Meet Geoff, Electronic Music Ambassador

While we insist dealings with our so-called columnist are strictly email only, it’s nice to hear he has a friend… sort of

This is Geoff. Look at him. He stands lop-sided in the middle of your living room like a bad lamp. Your television is showing an especially thrilling episode of ‘Scrapheap Challenge’. You cannot see your television because Geoff is in the way. Instead, all you can see is his moth-bitten cardigan and pond-scum green cords that sag dejectedly around his crotch. 
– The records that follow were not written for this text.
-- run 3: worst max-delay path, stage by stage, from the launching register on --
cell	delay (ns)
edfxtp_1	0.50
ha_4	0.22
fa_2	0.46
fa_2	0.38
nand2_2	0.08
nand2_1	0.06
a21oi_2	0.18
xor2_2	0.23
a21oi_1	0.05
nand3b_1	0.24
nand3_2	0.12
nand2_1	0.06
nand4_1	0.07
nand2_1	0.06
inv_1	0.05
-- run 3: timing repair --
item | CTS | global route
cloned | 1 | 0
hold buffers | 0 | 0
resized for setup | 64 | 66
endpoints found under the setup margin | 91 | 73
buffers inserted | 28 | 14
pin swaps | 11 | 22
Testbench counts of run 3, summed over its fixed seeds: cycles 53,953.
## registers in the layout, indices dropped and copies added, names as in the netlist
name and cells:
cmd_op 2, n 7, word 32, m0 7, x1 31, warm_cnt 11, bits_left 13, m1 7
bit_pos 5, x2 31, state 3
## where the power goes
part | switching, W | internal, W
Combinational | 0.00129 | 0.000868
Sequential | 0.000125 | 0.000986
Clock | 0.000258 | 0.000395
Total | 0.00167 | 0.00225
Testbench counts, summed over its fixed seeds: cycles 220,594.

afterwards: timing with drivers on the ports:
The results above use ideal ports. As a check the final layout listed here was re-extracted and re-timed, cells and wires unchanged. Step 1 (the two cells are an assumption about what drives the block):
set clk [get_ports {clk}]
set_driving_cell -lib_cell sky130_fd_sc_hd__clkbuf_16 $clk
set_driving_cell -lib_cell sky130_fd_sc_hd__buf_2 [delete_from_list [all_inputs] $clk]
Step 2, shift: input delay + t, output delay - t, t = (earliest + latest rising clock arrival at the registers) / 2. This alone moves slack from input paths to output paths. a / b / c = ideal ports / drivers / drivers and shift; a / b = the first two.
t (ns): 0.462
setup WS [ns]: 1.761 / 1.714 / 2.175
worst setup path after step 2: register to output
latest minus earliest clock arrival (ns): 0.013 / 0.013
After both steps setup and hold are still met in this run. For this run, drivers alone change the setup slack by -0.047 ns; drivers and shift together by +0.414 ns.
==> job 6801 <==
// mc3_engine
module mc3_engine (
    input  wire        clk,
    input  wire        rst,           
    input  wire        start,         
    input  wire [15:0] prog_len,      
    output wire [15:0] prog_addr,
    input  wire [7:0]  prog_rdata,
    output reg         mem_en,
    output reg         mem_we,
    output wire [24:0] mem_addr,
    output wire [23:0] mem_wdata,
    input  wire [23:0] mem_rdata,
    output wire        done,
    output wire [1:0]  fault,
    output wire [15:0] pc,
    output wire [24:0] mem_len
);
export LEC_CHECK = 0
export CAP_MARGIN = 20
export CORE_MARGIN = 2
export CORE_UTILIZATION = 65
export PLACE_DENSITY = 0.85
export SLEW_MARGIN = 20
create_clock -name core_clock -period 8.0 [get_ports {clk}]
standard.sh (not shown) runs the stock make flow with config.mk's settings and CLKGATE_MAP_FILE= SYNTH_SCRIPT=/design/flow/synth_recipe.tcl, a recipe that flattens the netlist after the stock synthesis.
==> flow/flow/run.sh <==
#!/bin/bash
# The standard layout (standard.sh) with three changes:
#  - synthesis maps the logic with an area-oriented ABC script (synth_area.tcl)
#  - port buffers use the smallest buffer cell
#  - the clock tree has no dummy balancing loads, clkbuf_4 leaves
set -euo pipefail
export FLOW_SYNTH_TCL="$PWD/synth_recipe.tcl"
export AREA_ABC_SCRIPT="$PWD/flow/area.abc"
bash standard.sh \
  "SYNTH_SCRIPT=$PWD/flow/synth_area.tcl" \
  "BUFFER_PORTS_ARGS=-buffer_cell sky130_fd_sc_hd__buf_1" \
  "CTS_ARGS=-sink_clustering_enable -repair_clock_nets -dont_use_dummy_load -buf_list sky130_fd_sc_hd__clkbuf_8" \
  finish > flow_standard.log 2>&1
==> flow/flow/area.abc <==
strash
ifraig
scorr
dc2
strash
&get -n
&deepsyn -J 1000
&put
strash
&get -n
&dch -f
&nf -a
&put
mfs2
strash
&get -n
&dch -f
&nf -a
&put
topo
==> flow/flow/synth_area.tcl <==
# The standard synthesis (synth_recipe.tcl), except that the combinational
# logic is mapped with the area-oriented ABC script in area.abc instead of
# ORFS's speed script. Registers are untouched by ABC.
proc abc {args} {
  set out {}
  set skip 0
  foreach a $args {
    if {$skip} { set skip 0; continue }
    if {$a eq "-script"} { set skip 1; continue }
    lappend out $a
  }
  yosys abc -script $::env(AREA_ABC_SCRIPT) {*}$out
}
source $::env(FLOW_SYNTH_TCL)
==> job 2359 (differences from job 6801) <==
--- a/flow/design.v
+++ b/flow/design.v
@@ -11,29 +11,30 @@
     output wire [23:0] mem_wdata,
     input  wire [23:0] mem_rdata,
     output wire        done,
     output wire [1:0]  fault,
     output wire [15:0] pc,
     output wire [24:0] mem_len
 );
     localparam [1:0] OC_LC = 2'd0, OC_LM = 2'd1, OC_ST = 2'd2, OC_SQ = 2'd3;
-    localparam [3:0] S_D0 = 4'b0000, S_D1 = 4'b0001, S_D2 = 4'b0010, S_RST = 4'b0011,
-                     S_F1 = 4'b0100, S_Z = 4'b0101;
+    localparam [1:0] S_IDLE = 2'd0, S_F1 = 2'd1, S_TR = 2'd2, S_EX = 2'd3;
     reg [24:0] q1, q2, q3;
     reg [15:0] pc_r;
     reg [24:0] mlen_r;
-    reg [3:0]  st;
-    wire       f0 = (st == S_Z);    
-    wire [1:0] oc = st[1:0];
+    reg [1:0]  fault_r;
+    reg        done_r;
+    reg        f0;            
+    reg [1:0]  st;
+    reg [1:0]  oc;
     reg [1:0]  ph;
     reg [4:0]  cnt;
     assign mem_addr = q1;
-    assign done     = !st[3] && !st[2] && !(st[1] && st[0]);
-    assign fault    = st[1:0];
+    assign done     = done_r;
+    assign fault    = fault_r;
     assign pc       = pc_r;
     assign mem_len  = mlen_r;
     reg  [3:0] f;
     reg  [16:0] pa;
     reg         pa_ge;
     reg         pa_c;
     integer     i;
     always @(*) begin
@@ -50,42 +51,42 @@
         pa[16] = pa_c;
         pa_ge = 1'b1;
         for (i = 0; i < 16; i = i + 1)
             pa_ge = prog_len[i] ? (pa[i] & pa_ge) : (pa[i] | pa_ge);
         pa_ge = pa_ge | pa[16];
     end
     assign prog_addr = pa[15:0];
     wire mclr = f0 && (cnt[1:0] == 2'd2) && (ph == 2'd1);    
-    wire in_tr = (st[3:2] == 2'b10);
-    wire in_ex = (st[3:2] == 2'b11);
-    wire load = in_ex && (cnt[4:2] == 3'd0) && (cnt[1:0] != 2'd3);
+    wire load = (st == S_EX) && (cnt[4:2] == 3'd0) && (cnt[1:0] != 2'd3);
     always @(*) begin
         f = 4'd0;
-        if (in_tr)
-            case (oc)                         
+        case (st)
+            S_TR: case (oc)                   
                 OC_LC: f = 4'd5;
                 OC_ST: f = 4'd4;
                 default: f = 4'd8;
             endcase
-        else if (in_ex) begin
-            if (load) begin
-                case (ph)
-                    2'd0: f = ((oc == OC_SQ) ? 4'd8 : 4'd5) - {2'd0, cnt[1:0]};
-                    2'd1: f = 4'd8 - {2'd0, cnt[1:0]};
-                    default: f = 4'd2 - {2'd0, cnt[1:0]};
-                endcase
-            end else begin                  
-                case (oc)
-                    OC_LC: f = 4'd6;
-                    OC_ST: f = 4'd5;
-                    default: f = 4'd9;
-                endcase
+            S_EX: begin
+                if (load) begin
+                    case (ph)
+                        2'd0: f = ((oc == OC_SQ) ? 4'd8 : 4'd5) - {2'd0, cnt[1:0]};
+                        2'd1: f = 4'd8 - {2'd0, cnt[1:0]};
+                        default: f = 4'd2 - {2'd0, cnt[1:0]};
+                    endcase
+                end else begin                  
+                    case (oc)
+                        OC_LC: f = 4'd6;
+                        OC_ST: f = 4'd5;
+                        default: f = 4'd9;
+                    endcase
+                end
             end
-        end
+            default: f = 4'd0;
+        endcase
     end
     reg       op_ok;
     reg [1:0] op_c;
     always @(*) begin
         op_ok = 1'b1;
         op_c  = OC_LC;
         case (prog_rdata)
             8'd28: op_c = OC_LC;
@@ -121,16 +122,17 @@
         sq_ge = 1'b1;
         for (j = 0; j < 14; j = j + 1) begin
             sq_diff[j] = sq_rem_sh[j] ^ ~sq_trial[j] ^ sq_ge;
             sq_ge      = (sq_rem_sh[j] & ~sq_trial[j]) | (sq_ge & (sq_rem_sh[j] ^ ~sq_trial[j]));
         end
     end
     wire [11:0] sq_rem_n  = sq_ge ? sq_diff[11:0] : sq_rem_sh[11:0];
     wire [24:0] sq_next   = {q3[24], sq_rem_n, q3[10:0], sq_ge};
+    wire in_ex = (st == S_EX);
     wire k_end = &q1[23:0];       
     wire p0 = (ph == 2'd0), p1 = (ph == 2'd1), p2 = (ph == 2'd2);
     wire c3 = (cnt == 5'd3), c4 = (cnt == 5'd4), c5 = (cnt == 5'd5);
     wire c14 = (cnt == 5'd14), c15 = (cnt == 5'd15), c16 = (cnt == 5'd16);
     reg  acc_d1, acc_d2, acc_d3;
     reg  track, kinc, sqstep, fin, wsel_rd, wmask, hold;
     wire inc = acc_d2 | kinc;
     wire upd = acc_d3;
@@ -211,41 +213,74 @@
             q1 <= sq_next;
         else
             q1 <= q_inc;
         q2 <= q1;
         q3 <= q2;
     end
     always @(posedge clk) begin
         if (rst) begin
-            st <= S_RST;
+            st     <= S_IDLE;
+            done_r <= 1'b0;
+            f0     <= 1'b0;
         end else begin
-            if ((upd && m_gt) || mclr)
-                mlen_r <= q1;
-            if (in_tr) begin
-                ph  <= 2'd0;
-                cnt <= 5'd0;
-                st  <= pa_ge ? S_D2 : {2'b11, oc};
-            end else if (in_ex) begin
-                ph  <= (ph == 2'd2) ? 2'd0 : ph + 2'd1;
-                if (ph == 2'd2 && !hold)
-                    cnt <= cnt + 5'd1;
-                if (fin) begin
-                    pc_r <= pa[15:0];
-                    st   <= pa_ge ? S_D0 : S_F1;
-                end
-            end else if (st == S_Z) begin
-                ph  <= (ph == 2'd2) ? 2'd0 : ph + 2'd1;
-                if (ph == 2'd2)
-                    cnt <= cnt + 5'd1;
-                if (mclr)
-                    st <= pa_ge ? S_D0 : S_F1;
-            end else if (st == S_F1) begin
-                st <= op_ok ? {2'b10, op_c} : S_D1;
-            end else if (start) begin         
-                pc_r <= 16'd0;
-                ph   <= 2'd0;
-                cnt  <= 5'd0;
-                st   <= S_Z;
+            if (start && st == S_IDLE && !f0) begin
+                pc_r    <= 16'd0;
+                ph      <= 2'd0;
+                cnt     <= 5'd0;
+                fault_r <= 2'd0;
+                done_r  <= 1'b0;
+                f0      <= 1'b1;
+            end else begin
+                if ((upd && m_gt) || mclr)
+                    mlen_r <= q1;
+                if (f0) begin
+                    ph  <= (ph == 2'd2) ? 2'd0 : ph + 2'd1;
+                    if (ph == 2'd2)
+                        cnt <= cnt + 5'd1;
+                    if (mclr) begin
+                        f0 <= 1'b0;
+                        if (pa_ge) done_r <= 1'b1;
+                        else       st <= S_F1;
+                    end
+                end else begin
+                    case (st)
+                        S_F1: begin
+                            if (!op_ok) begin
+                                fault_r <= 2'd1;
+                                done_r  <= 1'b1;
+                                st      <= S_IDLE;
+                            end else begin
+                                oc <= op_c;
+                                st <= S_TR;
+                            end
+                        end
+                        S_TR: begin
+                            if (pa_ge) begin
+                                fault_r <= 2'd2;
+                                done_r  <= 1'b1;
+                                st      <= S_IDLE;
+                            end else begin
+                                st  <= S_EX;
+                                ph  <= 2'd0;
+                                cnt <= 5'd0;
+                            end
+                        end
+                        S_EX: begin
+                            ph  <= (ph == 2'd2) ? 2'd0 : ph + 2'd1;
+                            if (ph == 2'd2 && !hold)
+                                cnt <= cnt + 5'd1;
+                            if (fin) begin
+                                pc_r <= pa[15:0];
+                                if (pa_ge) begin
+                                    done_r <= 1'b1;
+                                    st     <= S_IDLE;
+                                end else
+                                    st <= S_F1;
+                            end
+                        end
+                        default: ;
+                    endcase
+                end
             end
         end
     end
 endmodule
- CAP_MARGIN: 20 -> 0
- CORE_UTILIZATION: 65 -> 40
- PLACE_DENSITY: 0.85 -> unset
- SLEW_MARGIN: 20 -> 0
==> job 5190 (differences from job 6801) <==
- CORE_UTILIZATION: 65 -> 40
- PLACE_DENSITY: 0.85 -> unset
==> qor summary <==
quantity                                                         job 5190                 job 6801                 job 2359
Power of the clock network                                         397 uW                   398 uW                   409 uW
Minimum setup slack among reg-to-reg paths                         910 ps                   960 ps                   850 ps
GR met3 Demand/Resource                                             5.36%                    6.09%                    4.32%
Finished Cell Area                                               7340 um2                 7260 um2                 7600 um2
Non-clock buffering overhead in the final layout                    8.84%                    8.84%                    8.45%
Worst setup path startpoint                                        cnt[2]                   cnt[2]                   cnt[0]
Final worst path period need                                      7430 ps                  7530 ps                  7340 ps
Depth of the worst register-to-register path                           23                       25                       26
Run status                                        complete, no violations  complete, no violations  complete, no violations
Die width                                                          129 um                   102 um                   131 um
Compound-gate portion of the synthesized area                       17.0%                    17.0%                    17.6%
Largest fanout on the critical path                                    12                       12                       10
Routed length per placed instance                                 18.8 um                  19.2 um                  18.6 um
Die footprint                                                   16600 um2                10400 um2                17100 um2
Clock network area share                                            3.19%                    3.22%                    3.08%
Geoff has an important job: he is an ambassador for electronic music. He brandishes a clipboard, which somehow makes his job official. “I just want to watch my programme, Geoff,” you say, but Geoff snaps a sheet of paper off his clipboard and holds it at your face. The paper shows a colour-wheel diagram, but instead of words like “mauve” and “burnished tangerine” it says words like “post-industrial EBM” and “Britpop electronica”. 

You point at one of the colours, just to humour Geoff. You have chosen “nu-romantic synthwave disco”, words that make little sense to you. On the television you can’t see, a goggled woman has made a pedalo out of a greenhouse. Geoff leans forward to inspect your choice. He stands so close, a tart stench of market stall cologne invades your nostrils. 

Geoff rifles through his saggy pockets and produces a cassette tape. The label says “nu-romantic synthwave disco”. He hands you the tape, and before you can ask him for a cassette player to play it on, Geoff gives a satisfied harrumph, tucks his clipboard under his arm, and shuffles out of the living room. Has he left the house? Has he gone to kitchen to sponge the Cup-A-Soup dribble from his chin? You don’t care because things are hotting up: on ‘Scrapheap Challenge’, the makeshift pedalo has crashed into a tree.

In reality, Geoff doesn’t exist. There is no such thing as a door-to-door electronic music ambassador. I realise my evocative use of the Queen’s English made that very real for you, but at no point will a shabby man invade your lounge and proffer diagrams. I have also never seen an episode of ‘Scrapheap Challenge’. “What?!” you gasp. My Keyser Söze-levels of narrative trickery have rendered you agog: I’ll just give you a moment while you pick this magazine up from the floor.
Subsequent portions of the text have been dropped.